Four in 10 refugee deportations are called off at last minute

Almost 40% of the deportations of refugees who have lost their appeals to stay in the Netherlands are called off at the last minute, the NRC says on Wednesday.
Last year, 1,225 out of 3,165 plane tickets were unused, the paper says. It bases its claim on justice ministry figures. In 2013, some 30% of deportations failed to take place.
A ministry spokesman told the paper that since 2013 some groups of refugees cannot be held in a detention centre prior to being deported. This makes it easier for them to disappear, the spokesman said.
In other cases, deportations are cancelled because of administrative errors or because military police escorts are stuck in traffic.

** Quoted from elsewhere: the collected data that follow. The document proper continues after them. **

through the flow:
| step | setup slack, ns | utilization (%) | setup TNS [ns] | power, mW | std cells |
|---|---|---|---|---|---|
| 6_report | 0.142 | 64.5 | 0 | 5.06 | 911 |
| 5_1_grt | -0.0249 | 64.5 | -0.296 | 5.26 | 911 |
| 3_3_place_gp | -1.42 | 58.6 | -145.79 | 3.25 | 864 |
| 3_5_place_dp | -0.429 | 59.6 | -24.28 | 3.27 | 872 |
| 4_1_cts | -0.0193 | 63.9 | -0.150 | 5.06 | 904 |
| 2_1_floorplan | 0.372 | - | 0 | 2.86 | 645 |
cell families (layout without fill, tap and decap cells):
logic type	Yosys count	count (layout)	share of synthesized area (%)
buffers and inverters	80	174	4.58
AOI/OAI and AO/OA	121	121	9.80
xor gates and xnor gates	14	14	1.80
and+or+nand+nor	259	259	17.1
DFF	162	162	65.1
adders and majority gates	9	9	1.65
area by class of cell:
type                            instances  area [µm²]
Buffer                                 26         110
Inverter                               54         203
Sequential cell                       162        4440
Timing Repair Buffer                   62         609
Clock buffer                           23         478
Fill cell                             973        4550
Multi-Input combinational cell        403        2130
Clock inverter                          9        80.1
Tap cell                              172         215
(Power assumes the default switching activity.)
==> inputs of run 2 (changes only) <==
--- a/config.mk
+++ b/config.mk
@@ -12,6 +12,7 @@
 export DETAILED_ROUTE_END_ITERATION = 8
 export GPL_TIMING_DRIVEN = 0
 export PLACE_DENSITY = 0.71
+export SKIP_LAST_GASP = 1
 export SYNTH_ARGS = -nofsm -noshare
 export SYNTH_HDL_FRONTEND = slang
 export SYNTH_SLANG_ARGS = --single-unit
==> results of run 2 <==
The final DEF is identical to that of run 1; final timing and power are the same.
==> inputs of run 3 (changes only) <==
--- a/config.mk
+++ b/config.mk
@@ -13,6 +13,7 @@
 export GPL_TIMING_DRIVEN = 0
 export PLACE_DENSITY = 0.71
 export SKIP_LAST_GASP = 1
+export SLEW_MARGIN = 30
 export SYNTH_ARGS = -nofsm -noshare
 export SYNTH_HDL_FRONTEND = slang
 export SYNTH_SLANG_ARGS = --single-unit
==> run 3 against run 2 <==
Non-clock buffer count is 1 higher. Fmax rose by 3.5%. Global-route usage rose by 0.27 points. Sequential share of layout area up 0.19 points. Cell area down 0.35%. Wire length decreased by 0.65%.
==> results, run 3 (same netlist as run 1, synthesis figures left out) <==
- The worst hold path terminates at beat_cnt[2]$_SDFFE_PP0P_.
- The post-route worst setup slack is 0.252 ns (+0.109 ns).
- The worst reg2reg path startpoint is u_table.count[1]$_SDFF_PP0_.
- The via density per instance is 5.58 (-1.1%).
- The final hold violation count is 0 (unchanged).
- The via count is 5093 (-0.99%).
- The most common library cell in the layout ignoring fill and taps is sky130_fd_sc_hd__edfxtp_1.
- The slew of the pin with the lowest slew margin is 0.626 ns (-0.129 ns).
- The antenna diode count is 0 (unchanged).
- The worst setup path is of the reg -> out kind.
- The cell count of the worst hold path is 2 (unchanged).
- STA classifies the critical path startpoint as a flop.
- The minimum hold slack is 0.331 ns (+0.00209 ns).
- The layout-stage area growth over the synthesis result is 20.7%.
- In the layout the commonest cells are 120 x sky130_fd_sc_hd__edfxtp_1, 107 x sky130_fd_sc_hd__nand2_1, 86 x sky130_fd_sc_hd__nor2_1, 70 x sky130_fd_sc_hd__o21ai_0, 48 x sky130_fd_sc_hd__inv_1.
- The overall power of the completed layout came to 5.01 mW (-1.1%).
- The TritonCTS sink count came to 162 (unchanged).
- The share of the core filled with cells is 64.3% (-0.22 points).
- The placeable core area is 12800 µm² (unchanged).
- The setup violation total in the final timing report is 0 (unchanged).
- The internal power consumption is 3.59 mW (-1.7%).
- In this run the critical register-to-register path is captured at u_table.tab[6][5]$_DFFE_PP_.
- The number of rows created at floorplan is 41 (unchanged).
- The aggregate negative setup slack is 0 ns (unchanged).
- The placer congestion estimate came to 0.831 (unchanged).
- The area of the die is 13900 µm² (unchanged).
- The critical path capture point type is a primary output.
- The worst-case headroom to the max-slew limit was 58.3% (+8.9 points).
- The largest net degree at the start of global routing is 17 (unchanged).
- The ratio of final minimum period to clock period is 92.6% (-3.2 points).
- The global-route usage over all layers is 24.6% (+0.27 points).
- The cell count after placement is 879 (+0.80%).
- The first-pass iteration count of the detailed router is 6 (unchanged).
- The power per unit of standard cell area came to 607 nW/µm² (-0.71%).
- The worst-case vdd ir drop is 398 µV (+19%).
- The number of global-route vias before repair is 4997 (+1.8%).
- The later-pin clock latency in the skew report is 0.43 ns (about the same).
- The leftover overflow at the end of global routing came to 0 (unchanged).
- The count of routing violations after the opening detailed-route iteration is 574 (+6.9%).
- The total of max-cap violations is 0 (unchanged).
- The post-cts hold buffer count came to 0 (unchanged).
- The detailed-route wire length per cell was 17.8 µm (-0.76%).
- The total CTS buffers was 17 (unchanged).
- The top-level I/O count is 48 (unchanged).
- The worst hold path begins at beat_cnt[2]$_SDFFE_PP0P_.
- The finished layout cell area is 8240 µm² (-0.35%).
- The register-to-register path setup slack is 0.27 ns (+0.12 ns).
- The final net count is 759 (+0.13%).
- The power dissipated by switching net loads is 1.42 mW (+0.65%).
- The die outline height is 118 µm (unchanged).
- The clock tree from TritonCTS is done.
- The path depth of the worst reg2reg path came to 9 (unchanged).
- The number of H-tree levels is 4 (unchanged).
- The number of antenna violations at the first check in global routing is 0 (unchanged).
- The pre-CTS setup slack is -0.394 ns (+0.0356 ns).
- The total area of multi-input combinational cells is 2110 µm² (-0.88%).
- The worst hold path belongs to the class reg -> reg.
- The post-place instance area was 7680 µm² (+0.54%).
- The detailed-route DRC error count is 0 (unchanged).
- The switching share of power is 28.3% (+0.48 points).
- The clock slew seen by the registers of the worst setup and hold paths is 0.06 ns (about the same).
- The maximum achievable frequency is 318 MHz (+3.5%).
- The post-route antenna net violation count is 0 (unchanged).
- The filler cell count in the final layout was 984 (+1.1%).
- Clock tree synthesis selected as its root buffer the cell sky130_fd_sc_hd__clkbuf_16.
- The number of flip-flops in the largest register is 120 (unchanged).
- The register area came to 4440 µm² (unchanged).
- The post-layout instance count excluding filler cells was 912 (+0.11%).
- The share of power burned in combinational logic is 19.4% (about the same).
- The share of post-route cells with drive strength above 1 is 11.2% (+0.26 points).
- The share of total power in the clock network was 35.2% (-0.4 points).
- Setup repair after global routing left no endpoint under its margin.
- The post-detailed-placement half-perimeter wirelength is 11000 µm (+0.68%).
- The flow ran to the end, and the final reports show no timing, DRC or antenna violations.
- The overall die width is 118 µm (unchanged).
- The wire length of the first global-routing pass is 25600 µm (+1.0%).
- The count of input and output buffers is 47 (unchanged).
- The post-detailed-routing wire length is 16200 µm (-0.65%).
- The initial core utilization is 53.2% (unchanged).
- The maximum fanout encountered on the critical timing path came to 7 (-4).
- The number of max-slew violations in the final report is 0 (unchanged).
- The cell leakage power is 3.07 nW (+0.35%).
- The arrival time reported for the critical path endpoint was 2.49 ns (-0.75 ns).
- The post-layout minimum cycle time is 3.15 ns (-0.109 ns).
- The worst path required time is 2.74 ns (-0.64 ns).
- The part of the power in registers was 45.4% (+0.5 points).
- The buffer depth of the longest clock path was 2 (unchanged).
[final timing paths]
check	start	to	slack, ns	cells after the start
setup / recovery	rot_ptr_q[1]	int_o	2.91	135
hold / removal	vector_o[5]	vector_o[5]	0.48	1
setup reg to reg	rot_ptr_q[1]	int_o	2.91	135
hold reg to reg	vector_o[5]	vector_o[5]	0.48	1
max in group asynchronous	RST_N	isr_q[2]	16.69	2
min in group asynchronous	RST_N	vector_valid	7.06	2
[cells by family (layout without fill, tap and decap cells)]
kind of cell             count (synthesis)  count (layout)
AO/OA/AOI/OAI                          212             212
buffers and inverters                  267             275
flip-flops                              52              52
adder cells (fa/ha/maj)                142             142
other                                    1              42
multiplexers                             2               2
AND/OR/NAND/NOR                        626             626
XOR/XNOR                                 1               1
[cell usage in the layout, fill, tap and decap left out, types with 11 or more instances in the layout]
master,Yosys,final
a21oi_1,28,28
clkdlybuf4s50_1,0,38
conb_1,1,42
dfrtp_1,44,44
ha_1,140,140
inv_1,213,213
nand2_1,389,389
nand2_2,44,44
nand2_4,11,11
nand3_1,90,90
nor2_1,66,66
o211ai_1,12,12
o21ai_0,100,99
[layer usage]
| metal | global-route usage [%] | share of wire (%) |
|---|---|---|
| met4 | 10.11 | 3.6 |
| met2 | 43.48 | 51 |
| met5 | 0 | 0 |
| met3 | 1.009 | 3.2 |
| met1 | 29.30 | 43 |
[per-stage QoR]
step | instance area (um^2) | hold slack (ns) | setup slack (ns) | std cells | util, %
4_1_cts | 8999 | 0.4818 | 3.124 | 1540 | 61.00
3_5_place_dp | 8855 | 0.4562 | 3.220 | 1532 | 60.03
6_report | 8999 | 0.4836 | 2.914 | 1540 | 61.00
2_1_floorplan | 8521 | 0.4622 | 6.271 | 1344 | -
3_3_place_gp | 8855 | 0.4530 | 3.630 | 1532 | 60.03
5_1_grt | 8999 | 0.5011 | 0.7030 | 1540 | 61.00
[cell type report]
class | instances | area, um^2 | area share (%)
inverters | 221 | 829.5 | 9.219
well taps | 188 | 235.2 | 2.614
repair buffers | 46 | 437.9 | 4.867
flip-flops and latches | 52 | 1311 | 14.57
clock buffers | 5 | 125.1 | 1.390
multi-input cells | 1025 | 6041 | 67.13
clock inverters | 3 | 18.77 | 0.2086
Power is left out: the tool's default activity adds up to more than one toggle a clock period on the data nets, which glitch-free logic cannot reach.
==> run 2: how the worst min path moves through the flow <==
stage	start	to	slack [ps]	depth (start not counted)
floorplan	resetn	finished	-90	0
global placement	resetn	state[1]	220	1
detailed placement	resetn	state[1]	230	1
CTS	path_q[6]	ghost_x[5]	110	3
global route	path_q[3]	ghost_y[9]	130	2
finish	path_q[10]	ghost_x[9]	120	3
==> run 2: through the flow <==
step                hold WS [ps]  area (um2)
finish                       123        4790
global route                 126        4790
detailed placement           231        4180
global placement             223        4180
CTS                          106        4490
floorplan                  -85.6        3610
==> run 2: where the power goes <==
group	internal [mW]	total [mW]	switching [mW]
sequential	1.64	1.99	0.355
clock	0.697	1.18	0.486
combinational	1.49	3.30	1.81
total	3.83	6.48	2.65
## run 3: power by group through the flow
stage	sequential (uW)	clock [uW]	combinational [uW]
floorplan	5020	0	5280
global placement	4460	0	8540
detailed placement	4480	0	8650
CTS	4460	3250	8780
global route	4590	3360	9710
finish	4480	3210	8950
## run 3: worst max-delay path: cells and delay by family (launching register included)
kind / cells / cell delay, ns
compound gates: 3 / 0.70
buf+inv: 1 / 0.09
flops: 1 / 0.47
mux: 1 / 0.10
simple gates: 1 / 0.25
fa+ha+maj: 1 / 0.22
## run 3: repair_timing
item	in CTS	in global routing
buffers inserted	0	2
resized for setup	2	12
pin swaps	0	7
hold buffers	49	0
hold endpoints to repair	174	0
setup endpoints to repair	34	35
--- src/rtl/complete_arbiter.sv ---
// Completion arbiter: grants up to CDB_WIDTH requesting FUs per cycle in round-robin order
// and registers the granted packets onto the CDB; non-granted requesters see fu_hazard_o.

package complete_arbiter_pkg;
    typedef struct packed {
        logic        valid;
        logic [31:0] dest_value;
        logic [5:0]  dispatch_allocated_prs;
        logic [4:0]  rob_entry;
    } fu_complete_packet_t;
endpackage

module complete_arbiter
    import complete_arbiter_pkg::*;
#(
    parameter int NUM_FU    = 4,
    parameter int CDB_WIDTH = 2,
    localparam int PTR_W    = (NUM_FU > 1) ? $clog2(NUM_FU) : 1,
    localparam int CNT_W    = $clog2(CDB_WIDTH + 1)
) (
    input  logic                clk,
    input  logic                rst,
    input  logic                squash_i,
    input  logic [NUM_FU-1:0]   fu_complete_req_i,
    input  fu_complete_packet_t fu_pkt_i [NUM_FU],
    output logic [NUM_FU-1:0]   fu_hazard_o,
    output fu_complete_packet_t cdb_pkt_o [CDB_WIDTH],
    output logic [CNT_W-1:0]    cdb_count_o,
    output logic [31:0]         hazard_cycles_o
);

    logic [PTR_W-1:0]    rr_ptr_q, rr_ptr_d;
    fu_complete_packet_t cdb_q [CDB_WIDTH];
    fu_complete_packet_t cdb_d [CDB_WIDTH];
    logic [CNT_W-1:0]    cnt_q, cnt_d;
    logic [31:0]         hcnt_q, hcnt_d;

    logic                arb_en;
    logic [NUM_FU-1:0]   grant;
    logic [PTR_W-1:0]    slot_src [CDB_WIDTH];
    logic [CDB_WIDTH-1:0] slot_used;
    logic [CNT_W-1:0]    n_grant;
    logic [PTR_W-1:0]    last_idx;
    logic [PTR_W-1:0]    scan_idx;

    // Squash and reset both suppress every grant, so nothing partial ever reaches the CDB.
    assign arb_en = ~squash_i & ~rst;

    // Round-robin scan: the j-th requester found starting at rr_ptr_q fills CDB slot j.
    always_comb begin
        // NOTE: every variable gets a default before the scan so no path leaves one unassigned (no latches).
        grant     = '0;
        slot_used = '0;
        n_grant   = '0;
        last_idx  = rr_ptr_q;
        scan_idx  = '0;
        for (int j = 0; j < CDB_WIDTH; j++) begin
            slot_src[j] = '0;
        end
        for (int k = 0; k < NUM_FU; k++) begin
            scan_idx = PTR_W'((int'(rr_ptr_q) + k) % NUM_FU);
            if (arb_en && fu_complete_req_i[scan_idx] && (int'(n_grant) < CDB_WIDTH)) begin
                grant[scan_idx] = 1'b1;
                for (int j = 0; j < CDB_WIDTH; j++) begin
                    if (int'(n_grant) == j) begin
                        slot_src[j]  = scan_idx;
                        slot_used[j] = 1'b1;
                    end
                end
                last_idx = scan_idx;
                n_grant  = n_grant + CNT_W'(1);
            end
        end
    end

    assign fu_hazard_o = fu_complete_req_i & ~grant & {NUM_FU{arb_en}};

    always_comb begin
        for (int j = 0; j < CDB_WIDTH; j++) begin
            cdb_d[j] = '0;
            if (slot_used[j]) begin
                cdb_d[j]       = fu_pkt_i[slot_src[j]];
                cdb_d[j].valid = 1'b1;
            end
        end
        cnt_d = n_grant;

        rr_ptr_d = rr_ptr_q;
        if (squash_i) begin
            rr_ptr_d = '0;
        end else if (n_grant != '0) begin
            rr_ptr_d = (int'(last_idx) == NUM_FU - 1) ? '0 : last_idx + PTR_W'(1);
        end

        hcnt_d = hcnt_q;
        if (|fu_hazard_o && (hcnt_q != 32'hFFFF_FFFF)) begin
            hcnt_d = hcnt_q + 32'd1;
        end
    end

    // NOTE: state registers use non-blocking assignments so every flop samples pre-edge values.
    always_ff @(posedge clk or posedge rst) begin
        if (rst) begin
            for (int j = 0; j < CDB_WIDTH; j++) begin
                cdb_q[j] <= '0;
            end
            cnt_q    <= '0;
            rr_ptr_q <= '0;
            hcnt_q   <= '0;
        end else begin
            for (int j = 0; j < CDB_WIDTH; j++) begin
                cdb_q[j] <= cdb_d[j];
            end
            cnt_q    <= cnt_d;
            rr_ptr_q <= rr_ptr_d;
            hcnt_q   <= hcnt_d;
        end
    end

    assign cdb_pkt_o       = cdb_q;
    assign cdb_count_o     = cnt_q;
    assign hazard_cycles_o = hcnt_q;

endmodule
$ cat src/rtl/pc_fetch_stage.sv
// Instruction-fetch stage: PC register, imem request/ready handshake, decode slot, redirects.
// Optional build macro PC_ALIGN_CHECK_EN traps misaligned redirect targets in a sticky fault.
module pc_fetch_stage #(
    parameter int                ADDR_W   = 32,
    parameter logic [ADDR_W-1:0] RESET_PC = '0
) (
    input  logic              clk,
    input  logic              rst_n,
    output logic [ADDR_W-1:0] pc_out,
    input  logic [ADDR_W-1:0] pc_plus4_in,
    input  logic              branch_taken,
    input  logic [ADDR_W-1:0] branch_target,
    input  logic              jump,
    input  logic [ADDR_W-1:0] jump_target,
    input  logic              stall,
    output logic              imem_req,
    output logic [ADDR_W-1:0] imem_addr,
    input  logic              imem_ready,
    input  logic [31:0]       imem_rdata,
    output logic              if_valid,
    output logic [31:0]       if_instr,
    output logic [ADDR_W-1:0] if_pc,
    output logic              align_fault
);

    typedef enum logic [1:0] {IDLE, FETCH, HOLD} state_t;

    state_t            state, state_n;
    logic [ADDR_W-1:0] pc, pc_n, ipc, ipc_n, pend, pend_n;
    logic [31:0]       instr, instr_n;
    logic              vld, vld_n, kill, kill_n, fault, fault_n;

    logic              redir, redir_ok, fault_hit, req, done;
    logic [ADDR_W-1:0] tgt_raw, tgt;

    assign redir   = jump | branch_taken;
    assign tgt_raw = jump ? jump_target : branch_target;

`ifdef PC_ALIGN_CHECK_EN
    assign tgt       = tgt_raw;
    assign fault_hit = redir & ~fault & (|tgt_raw[1:0]);
    assign redir_ok  = redir & ~fault & ~(|tgt_raw[1:0]);
`else
    assign tgt       = tgt_raw & ~(ADDR_W'(3));
    assign fault_hit = 1'b0;
    assign redir_ok  = redir;
`endif

    // Never request while the slot is full and decode is stalled.
    assign req  = (state == FETCH) & ~(vld & stall) & ~fault;
    assign done = req & imem_ready;

    assign pc_out      = pc;
    assign imem_addr   = pc;
    assign imem_req    = req;
    assign if_valid    = vld;
    assign if_instr    = instr;
    assign if_pc       = ipc;
    assign align_fault = fault;

    always_ff @(posedge clk or negedge rst_n) begin
        if (!rst_n) begin
            state <= IDLE;
            pc    <= RESET_PC;
            vld   <= 1'b0;
            instr <= '0;
            ipc   <= '0;
            kill  <= 1'b0;
            pend  <= '0;
            fault <= 1'b0;
        end else begin
            state <= state_n;
            pc    <= pc_n;
            vld   <= vld_n;
            instr <= instr_n;
            ipc   <= ipc_n;
            kill  <= kill_n;
            pend  <= pend_n;
            fault <= fault_n;
        end
    end

    always_comb begin
        state_n = state;
        pc_n    = pc;
        vld_n   = vld & stall;
        instr_n = instr;
        ipc_n   = ipc;
        kill_n  = kill;
        pend_n  = pend;
        fault_n = fault;
        if (fault_hit) begin
            vld_n   = 1'b0;
            kill_n  = 1'b0;
            state_n = HOLD;
            fault_n = 1'b1;
        end else begin
            case (state)
                IDLE: begin
                    state_n = FETCH;
                    if (redir_ok) begin
                        pc_n  = tgt;
                        vld_n = 1'b0;
                    end
                end
                HOLD: begin
                    if (fault) begin
                        state_n = HOLD;
                    end else if (redir_ok) begin
                        pc_n    = tgt;
                        vld_n   = 1'b0;
                        state_n = FETCH;
                    end else if (!stall) begin
                        state_n = FETCH;
                    end
                end
                FETCH: begin
                    if (done) begin
                        // A response for a redirected-away address is dropped.
                        if (kill | redir_ok) begin
                            pc_n   = redir_ok ? tgt : pend;
                            vld_n  = 1'b0;
                            kill_n = 1'b0;
                        end else begin
                            instr_n = imem_rdata;
                            ipc_n   = pc;
                            vld_n   = 1'b1;
                            pc_n    = pc_plus4_in;
                        end
                    end else if (req) begin
                        // Keep imem_addr stable; apply the target once ready arrives.
                        if (redir_ok) begin
                            pend_n = tgt;
                            kill_n = 1'b1;
                            vld_n  = 1'b0;
                        end
                    end else if (redir_ok) begin
                        pc_n  = tgt;
                        vld_n = 1'b0;
                    end else begin
                        state_n = HOLD;
                    end
                end
                default: state_n = IDLE;
            endcase
        end
    end

endmodule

The spokesman said that most people whose deportations are cancelled do leave the Netherlands but did not provide any figures.
Missing
Last November, broadcaster Nos said that 4,000 of the 8,000 asylum seekers who had lost their claim to refugee status in the Netherlands in 2015, returned to their country of origin, either voluntarily or via deportation programmes.
The whereabouts of the remaining 4,000 is unknown, and they may have remained in the Netherlands without papers, the broadcaster said.
The Netherlands has a policy of evicting failed asylum seekers from refugee centres if they refuse to cooperate with their deportation and refugee organisation Vluchtelingenwerk estimates some 5,000 would-be refugees are turned out onto the street every year.
Several hundred high profile failed asylum seekers are currently squatting or living in temporary accommodation in Amsterdam and other cities. They say they cannot return home because it is unsafe or because they don’t have proper papers.